Unless I'm mistaken, distributed.net
OGR is ALU-only. This particular math puzzle seems to have some interesting practical applications:
OGR's have many applications including sensor placements for X-ray crystallography and radio astronomy. Golomb rulers can also play a significant role in combinatorics, coding theory and communications, and Dr. Golomb was one of the first to analyze them for use in these areas.

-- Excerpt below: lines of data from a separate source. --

<file path="src/rtl/dmem_bank_pkg.sv">
// Shared types and defaults for the data-memory bank.
// Provides FSM state enum, request bundle, default sizes, byte parity helper.
package dmem_bank_pkg;

   localparam int D_SIZE = 32;
   localparam int D_MEM  = 64;
   localparam int D_ADDR = $clog2(D_MEM);

   typedef enum logic [1:0] {
      IDLE,
      WAIT,
      RESP
   } dmem_state_t;

   typedef struct packed {
      logic                  we;
      logic [D_ADDR-1:0]     addr;
      logic [D_SIZE/8-1:0]   be;
      logic [D_SIZE-1:0]     wdata;
   } dmem_req_t;

   // Even parity: stored bit makes the 9-bit group hold an even count of ones.
   function automatic logic even_par(input logic [7:0] b);
      return ^b;
   endfunction

endpackage

</file>
<file path="src/rtl/dmem_bank_array.sv">
// Storage for dmem_bank: byte-enable writes, combinational read, optional parity.
// Ports: clk, reset, we/hit/addr/be/wdata (write + range), rdata, perr. Macro: DMEM_PARITY_EN.
module dmem_array
   import dmem_bank_pkg::*;
#(
   parameter int DATA_W = 32,
   parameter int DEPTH  = 64,
   parameter int ADDR_W = 6
) (
   input  logic                clk,
   input  logic                reset,
   input  logic                we,
   input  logic                hit,
   input  logic [ADDR_W-1:0]   addr,
   input  logic [DATA_W/8-1:0] be,
   input  logic [DATA_W-1:0]   wdata,
   output logic [DATA_W-1:0]   rdata,
   output logic                perr
);

   localparam int NB = DATA_W / 8;

   logic [DATA_W-1:0] mem [DEPTH];

`ifdef DMEM_PARITY_EN
   logic [NB-1:0] par [DEPTH];
`endif

   always_ff @(posedge clk) begin
      if (reset) begin
         for (int i = 0; i < DEPTH; i++) begin
            mem[i] <= '0;
`ifdef DMEM_PARITY_EN
            par[i] <= '0;
`endif
         end
      end else if (we) begin
         for (int b = 0; b < NB; b++) begin
            if (be[b]) begin
               mem[addr][b*8 +: 8] <= wdata[b*8 +: 8];
`ifdef DMEM_PARITY_EN
               par[addr][b] <= even_par(wdata[b*8 +: 8]);
`endif
            end
         end
      end
   end

   // Out-of-range reads return zero rather than whatever the index aliases to.
   assign rdata = hit ? mem[addr] : '0;

`ifdef DMEM_PARITY_EN
   always_comb begin
      perr = 1'b0;
      if (hit) begin
         for (int b = 0; b < NB; b++) begin
            if (par[addr][b] != even_par(mem[addr][b*8 +: 8]))
               perr = 1'b1;
         end
      end
   end
`else
   assign perr = 1'b0;
`endif

endmodule

</file>
<file path="src/rtl/dmem_bank.sv">
// Mem-stage data memory: valid/ready requests, byte writes, RD_LAT read latency, held response.
// Ports: clk, reset, en, req_* (valid/ready/we/addr/be/wdata), resp_* (valid/ready/rdata/err), parity_err.
// Macro: DMEM_PARITY_EN enables per-byte parity storage and parity_err reporting.
module dmem_bank
   import dmem_bank_pkg::*;
#(
   parameter  int DATA_W = D_SIZE,
   parameter  int DEPTH  = D_MEM,
   parameter  int RD_LAT = 1,
   localparam int ADDR_W = (DEPTH > 1) ? $clog2(DEPTH) : 1
) (
   input  logic                clk,
   input  logic                reset,
   input  logic                en,
   input  logic                req_valid,
   output logic                req_ready,
   input  logic                req_we,
   input  logic [ADDR_W-1:0]   req_addr,
   input  logic [DATA_W/8-1:0] req_be,
   input  logic [DATA_W-1:0]   req_wdata,
   output logic                resp_valid,
   input  logic                resp_ready,
   output logic [DATA_W-1:0]   resp_rdata,
   output logic                resp_err,
   output logic                parity_err
);

   localparam logic [ADDR_W:0] DEPTH_C  = (ADDR_W+1)'(DEPTH);
   localparam logic [2:0]      CNT_INIT = 3'(RD_LAT - 1);

   dmem_state_t       state, state_n;
   logic [2:0]        cnt, cnt_n;
   logic              accept;
   logic              rd_acc;
   logic              hit;
   logic [DATA_W-1:0] arr_rdata;
   logic              arr_perr;

   assign req_ready  = en & (state == IDLE);
   assign accept     = req_valid & req_ready;
   assign rd_acc     = accept & ~req_we;
   assign hit        = {1'b0, req_addr} < DEPTH_C;
   assign resp_valid = (state == RESP);

   dmem_array #(
      .DATA_W (DATA_W),
      .DEPTH  (DEPTH),
      .ADDR_W (ADDR_W)
   ) u_array (
      .clk    (clk),
      .reset  (reset),
      .we     (accept & req_we & hit),
      .hit    (hit),
      .addr   (req_addr),
      .be     (req_be),
      .wdata  (req_wdata),
      .rdata  (arr_rdata),
      .perr   (arr_perr)
   );

   // cnt holds the edges still to go before the response; the accept
   // edge itself counts as the first, so RD_LAT=1 lands directly in RESP.
   always_comb begin
      state_n = state;
      cnt_n   = cnt;
      unique case (state)
         IDLE: begin
            if (rd_acc) begin
               if (RD_LAT == 1) begin
                  state_n = RESP;
               end else begin
                  state_n = WAIT;
                  cnt_n   = CNT_INIT;
               end
            end
         end
         WAIT: begin
            if (en) begin
               if (cnt <= 3'd1) begin
                  state_n = RESP;
                  cnt_n   = '0;
               end else begin
                  cnt_n = cnt - 3'd1;
               end
            end
         end
         RESP: begin
            // Consumer handshake is honoured even while the stage is stalled.
            if (resp_ready)
               state_n = IDLE;
         end
         default: begin
            state_n = IDLE;
            cnt_n   = '0;
         end
      endcase
   end

   always_ff @(posedge clk) begin
      if (reset) begin
         state      <= IDLE;
         cnt        <= '0;
         resp_rdata <= '0;
         resp_err   <= 1'b0;
         parity_err <= 1'b0;
      end else begin
         state <= state_n;
         cnt   <= cnt_n;
         if (rd_acc) begin
            resp_rdata <= arr_rdata;
            resp_err   <= ~hit;
            parity_err <= arr_perr;
         end
      end
   end

endmodule

</file>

X-ray crystallography is used in protein studies. Who knows, OGR might even benefit FAH indirectly. According to Wikipedia, one of the coordinators of distributed.net in its current form is certain
Adam L. Beberg. Hmm, why does the name
Beberg sound vaguely familiar...
For starters, I was surprised to see that running 4 OGR crunchers instead of just 2 gave me over 1.5x performance boost. Then again, ALUs are much simpler than FPUs and HyperThreads have
some resources duplicated, so I presume the ALU side of my 2C/4T gets closer to a true quad than the FPU side. Consider AMD BullDozer, for example; ALU side is true octocore but it actually has only 4 FPUs... Without further ado, let's have FAH and OGR duke it out on my 2C/4T CPU.
OGR only:
- 28 Mnodes / s == 36ms / Mnode (2 crunchers, 50% CPU)
- 43 Mnodes / s == 23ms / Mnode (4 crunchers, 100% CPU)

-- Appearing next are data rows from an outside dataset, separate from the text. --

File: src/rtl/axis_reg_slice.sv
// Single-register AXI4-Stream slice with an external gate on tready.
// A beat accepted at one edge is presented on the master side at the next.
module axis_reg_slice #(
    parameter int DATA_WIDTH  = 256,
    parameter int TUSER_WIDTH = 128
) (
    input  logic                    clk,
    input  logic                    srst,
    input  logic                    gate,
    input  logic [DATA_WIDTH-1:0]   s_tdata,
    input  logic [DATA_WIDTH/8-1:0] s_tstrb,
    input  logic [TUSER_WIDTH-1:0]  s_tuser,
    input  logic                    s_tvalid,
    input  logic                    s_tlast,
    output logic                    s_tready,
    output logic [DATA_WIDTH-1:0]   m_tdata,
    output logic [DATA_WIDTH/8-1:0] m_tstrb,
    output logic [TUSER_WIDTH-1:0]  m_tuser,
    output logic                    m_tvalid,
    output logic                    m_tlast,
    input  logic                    m_tready
);

    always_comb begin
        s_tready = gate && (!m_tvalid || m_tready);
    end

    always_ff @(posedge clk) begin
        if (srst) begin
            m_tvalid <= 1'b0;
            m_tdata  <= '0;
            m_tstrb  <= '0;
            m_tuser  <= '0;
            m_tlast  <= 1'b0;
        end else if (s_tvalid && s_tready) begin
            m_tvalid <= 1'b1;
            m_tdata  <= s_tdata;
            m_tstrb  <= s_tstrb;
            m_tuser  <= s_tuser;
            m_tlast  <= s_tlast;
        end else if (m_tready) begin
            m_tvalid <= 1'b0;
        end
    end

endmodule

File: src/rtl/pcap_replay_pacer.sv
// Paces the replayed packet stream: programmable inter-packet gap and an
// optional per-run packet limit, in front of a one-beat output register.
module pcap_replay_pacer
    import pcap_replay_pkg::*;
#(
    parameter int C_M_AXIS_DATA_WIDTH  = 256,
    parameter int C_S_AXIS_DATA_WIDTH  = 256,
    parameter int C_M_AXIS_TUSER_WIDTH = 128,
    parameter int C_S_AXIS_TUSER_WIDTH = 128,
    parameter int C_GAP_WIDTH          = DEF_GAP_WIDTH,
    parameter int C_PKT_CNT_WIDTH      = DEF_PKT_CNT_WIDTH
) (
    input  logic                              axi_aclk,
    input  logic                              axi_aresetn,
    input  logic                              sw_rst,
    input  logic                              enable,
    input  logic [C_GAP_WIDTH-1:0]            ifg_cycles,
    input  logic [C_PKT_CNT_WIDTH-1:0]        pkt_limit,
    output logic [C_PKT_CNT_WIDTH-1:0]        pkt_count,
    output logic                              busy,
    output logic                              done,
    input  logic [C_S_AXIS_DATA_WIDTH-1:0]    s_axis_tdata,
    input  logic [C_S_AXIS_DATA_WIDTH/8-1:0]  s_axis_tstrb,
    input  logic [C_S_AXIS_TUSER_WIDTH-1:0]   s_axis_tuser,
    input  logic                              s_axis_tvalid,
    input  logic                              s_axis_tlast,
    output logic                              s_axis_tready,
    output logic [C_M_AXIS_DATA_WIDTH-1:0]    m_axis_tdata,
    output logic [C_M_AXIS_DATA_WIDTH/8-1:0]  m_axis_tstrb,
    output logic [C_M_AXIS_TUSER_WIDTH-1:0]   m_axis_tuser,
    output logic                              m_axis_tvalid,
    output logic                              m_axis_tlast,
    input  logic                              m_axis_tready
);

    pacer_state_t               state_q, state_d;
    logic [C_PKT_CNT_WIDTH-1:0] limit_q, limit_d;
    logic [C_PKT_CNT_WIDTH-1:0] count_d, count_inc;
    logic [C_GAP_WIDTH-1:0]     gap_q, gap_d;
    logic                       srst;
    logic                       gate;
    logic                       accept;

    always_comb begin
        srst      = !axi_aresetn || sw_rst;
        accept    = s_axis_tvalid && s_axis_tready;
        count_inc = (pkt_count == '1) ? pkt_count : pkt_count + 1'b1;
    end

    always_ff @(posedge axi_aclk) begin
        if (srst) begin
            state_q   <= ST_IDLE;
            limit_q   <= '0;
            pkt_count <= '0;
            gap_q     <= '0;
        end else begin
            state_q   <= state_d;
            limit_q   <= limit_d;
            pkt_count <= count_d;
            gap_q     <= gap_d;
        end
    end

    always_comb begin
        state_d = state_q;
        limit_d = limit_q;
        count_d = pkt_count;
        gap_d   = gap_q;
        case (state_q)
            ST_IDLE: begin
                if (enable) begin
                    limit_d = pkt_limit;
                    count_d = '0;
                    state_d = ST_PASS;
                end
            end
            ST_PASS, ST_GAP: begin
                if (state_q == ST_GAP && gap_q != '0) begin
                    gap_d = gap_q - 1'b1;
                end else if (state_q == ST_GAP && !enable) begin
                    state_d = ST_IDLE;
                end else if (accept) begin
                    // A single-beat packet accepted out of GAP is handled
                    // exactly like a tlast in PASS.
                    if (s_axis_tlast) begin
                        count_d = count_inc;
                        gap_d   = ifg_cycles;
                        if (limit_q != '0 && count_inc == limit_q) begin
                            state_d = ST_DONE;
                        end else if (!enable) begin
                            state_d = ST_IDLE;
                        end else begin
                            state_d = ST_GAP;
                        end
                    end else begin
                        state_d = ST_PASS;
                    end
                end
            end
            ST_DONE: begin
                if (!enable) begin
                    state_d = ST_IDLE;
                end
            end
            default: state_d = ST_IDLE;
        endcase
    end

    always_comb begin
        gate = (state_q == ST_PASS) ||
               (state_q == ST_GAP && gap_q == '0 && enable);
        busy = (state_q == ST_PASS) || (state_q == ST_GAP);
        done = (state_q == ST_DONE);
    end

    axis_reg_slice #(
        .DATA_WIDTH  (C_M_AXIS_DATA_WIDTH),
        .TUSER_WIDTH (C_M_AXIS_TUSER_WIDTH)
    ) u_out_slice (
        .clk      (axi_aclk),
        .srst     (srst),
        .gate     (gate),
        .s_tdata  (s_axis_tdata),
        .s_tstrb  (s_axis_tstrb),
        .s_tuser  (s_axis_tuser),
        .s_tvalid (s_axis_tvalid),
        .s_tlast  (s_axis_tlast),
        .s_tready (s_axis_tready),
        .m_tdata  (m_axis_tdata),
        .m_tstrb  (m_axis_tstrb),
        .m_tuser  (m_axis_tuser),
        .m_tvalid (m_axis_tvalid),
        .m_tlast  (m_axis_tlast),
        .m_tready (m_axis_tready)
    );

endmodule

2x P6892 uniprocessor CPU WUs only:
2x P6892 + 2x OGR :
- 29min TPF + 20Mnodes / s == 50ms / Mnode (50% uni + 48% OGR, 100% total)

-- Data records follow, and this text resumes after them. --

[src/rtl/nibble_serial_adder.sv]
// Serial multi-word adder: one 4-bit ripple nibble adder reused over WIDTH/4 cycles,
// LSB nibble first, with the inter-nibble carry held in a flop.
module nibble_serial_adder #(
   parameter int unsigned WIDTH = 16
) (
   input  logic             clk,
   input  logic             rst_n,
   input  logic             in_valid,
   output logic             in_ready,
   input  logic [WIDTH-1:0] a,
   input  logic [WIDTH-1:0] b,
   input  logic             cin,
   output logic             out_valid,
   input  logic             out_ready,
   output logic [WIDTH-1:0] sum,
   output logic             cout,
   output logic             busy
);

   localparam int unsigned NIBBLES = WIDTH / 4;
   localparam int unsigned CNT_W   = (NIBBLES > 1) ? $clog2(NIBBLES) : 1;

   typedef enum logic [1:0] {
      S_IDLE = 2'd0,
      S_ADD  = 2'd1,
      S_DONE = 2'd2
   } state_e;

   state_e           state_q, state_d;
   logic [CNT_W-1:0] cnt_q, cnt_d;
   logic             carry_q, carry_d;
   logic [WIDTH-1:0] a_sh_q, a_sh_d;
   logic [WIDTH-1:0] b_sh_q, b_sh_d;
   logic [WIDTH-1:0] sum_q, sum_d;
   logic             cout_q, cout_d;

   logic [4:0] nib_sum;
   logic       accept;
   logic       last_nib;

   // Shared nibble adder: low nibbles of the operand shift registers plus held carry.
   assign nib_sum  = {1'b0, a_sh_q[3:0]} + {1'b0, b_sh_q[3:0]} + {4'b0000, carry_q};
   assign accept   = in_valid & in_ready;
   assign last_nib = (cnt_q == CNT_W'(NIBBLES - 1));

   // State register
   always_ff @(posedge clk) begin
      if (!rst_n) begin
         state_q <= S_IDLE;
      end else begin
         state_q <= state_d;
      end
   end

   // Next-state logic
   always_comb begin
      state_d = state_q;
      case (state_q)
         S_IDLE:  if (accept) state_d = S_ADD;
         S_ADD:   if (last_nib) state_d = S_DONE;
         S_DONE:  if (out_ready) state_d = S_IDLE;
         default: state_d = S_IDLE;
      endcase
   end

   // Outputs decoded from state; in_ready is also gated by reset so it reads 0 during reset
   always_comb begin
      in_ready  = (state_q == S_IDLE) & rst_n;
      out_valid = (state_q == S_DONE);
      busy      = (state_q != S_IDLE);
   end

   // Datapath next values
   always_comb begin
      cnt_d   = cnt_q;
      carry_d = carry_q;
      a_sh_d  = a_sh_q;
      b_sh_d  = b_sh_q;
      sum_d   = sum_q;
      cout_d  = cout_q;
      case (state_q)
         S_IDLE: begin
            if (accept) begin
               a_sh_d  = a;
               b_sh_d  = b;
               carry_d = cin;
               cnt_d   = '0;
            end
         end
         S_ADD: begin
            a_sh_d  = a_sh_q >> 4;
            b_sh_d  = b_sh_q >> 4;
            sum_d   = {nib_sum[3:0], sum_q[WIDTH-1:4]};
            carry_d = nib_sum[4];
            cnt_d   = cnt_q + CNT_W'(1);
            if (last_nib) cout_d = nib_sum[4];
         end
         default: begin
         end
      endcase
   end

   // Datapath registers
   always_ff @(posedge clk) begin
      if (!rst_n) begin
         cnt_q   <= '0;
         carry_q <= 1'b0;
         a_sh_q  <= '0;
         b_sh_q  <= '0;
         sum_q   <= '0;
         cout_q  <= 1'b0;
      end else begin
         cnt_q   <= cnt_d;
         carry_q <= carry_d;
         a_sh_q  <= a_sh_d;
         b_sh_q  <= b_sh_d;
         sum_q   <= sum_d;
         cout_q  <= cout_d;
      end
   end

   assign sum  = sum_q;
   assign cout = cout_q;

endmodule

[config.mk]
export PLATFORM = sky130hd
export DESIGN_NAME = nibble_serial_adder
export DESIGN_NICKNAME = d
export VERILOG_FILES = /design/src/rtl/nibble_serial_adder.sv
export SDC_FILE = /design/constraint.sdc
export NUM_CORES = 1
export LEC_CHECK = 0
export CAP_MARGIN = 20
export CORE_MARGIN = 2
export CORE_UTILIZATION = 55
export DETAILED_ROUTE_END_ITERATION = 8
export DONT_BUFFER_PORTS = 1
export PLACE_DENSITY = 0.74
export SLEW_MARGIN = 20
export SYNTH_ARGS = -nofsm -noshare
export SYNTH_HDL_FRONTEND = slang
export SYNTH_SLANG_ARGS = --single-unit
[constraint.sdc]
create_clock -name clk -period 2.45 [get_ports clk]
set_input_delay 0.1225 -clock clk [delete_from_list [all_inputs] [get_ports clk]]
set_output_delay 0.1225 -clock clk [all_outputs]
set_load 0.005 [all_outputs]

2x P6892, P5770 and P7630:
- 29min TPF (50% uni + 0.5% GPU2 + 3.5% GPU3)
2x P6892, P5770 and P7630 + 2x OGR:
- 34min TPF + 17 Mnodes /s == 59ms / Mnode (50% uni + 0.5% GPU2 + 3.5% GPU + 43% OGR, 100% total)
I use Process Lasso to tweak priorities and affinities. Here are some further details and observations:
- OGR is Low priority and running on cores 0 and 3 along with GPU cores, ensuring access to both physical ALUs
- Uniprocessor slots are Above Normal priority and running on cores 1 and 2, ensuring access to both physical FPUs as well as minimal preemption from normal processes
- GPU2 slot is High priority and running on core 0, preempting just about everything on it
- GPU3 slot is High priority and running on core 3, --- "" ----
- GPU folding performance remains unaffected in all cases, no surprises there
- GPU folding requires also some kernel time because it needs to access the GPU hardware through drivers
- CPU kernel time produced by GPU folding seems to stick to cores 0 and 3 according to Task Manager graphs
HT is providing decent concurrency in the 2x P6892 + 2x OGR case. CPU is fully utilized and P6892 frame times increase only about (29-27) / 27 * 100% ==
7.4%. Since FAH is my priority charity, it's nice to see that uniprocessor slots are going strong while OGR takes the bigger hit in milliseconds per Mnode, (50-36) / 36 * 100% ==
39%, . I don't quite understand why uniprocessor frame times increase from 29min to 34min when I run everything concurrently. Maybe Task Manager doesn't show every little detail after all, and with 2x uni + 2x GPU + 2x OGR there shall certainly be frequent scheduling clashes on cores 0 and 3. OGR's 50 ==> 59 ms / Mnode increase is easily explained by the CPU overhead from GPU folding, though.
Conclusion: I'm going to stick with 2x uni + 2x GPU + 2x OGR. About (34-29) / 29 * 100% ==
17% increase in uniprocessor TPF introduced by adding OGR to the mix isn't that bad. Uniprocessor WUs have long deadlines anyway, and for some reason I never get any A4 WUs, so it's not like I'm losing any QRBes either.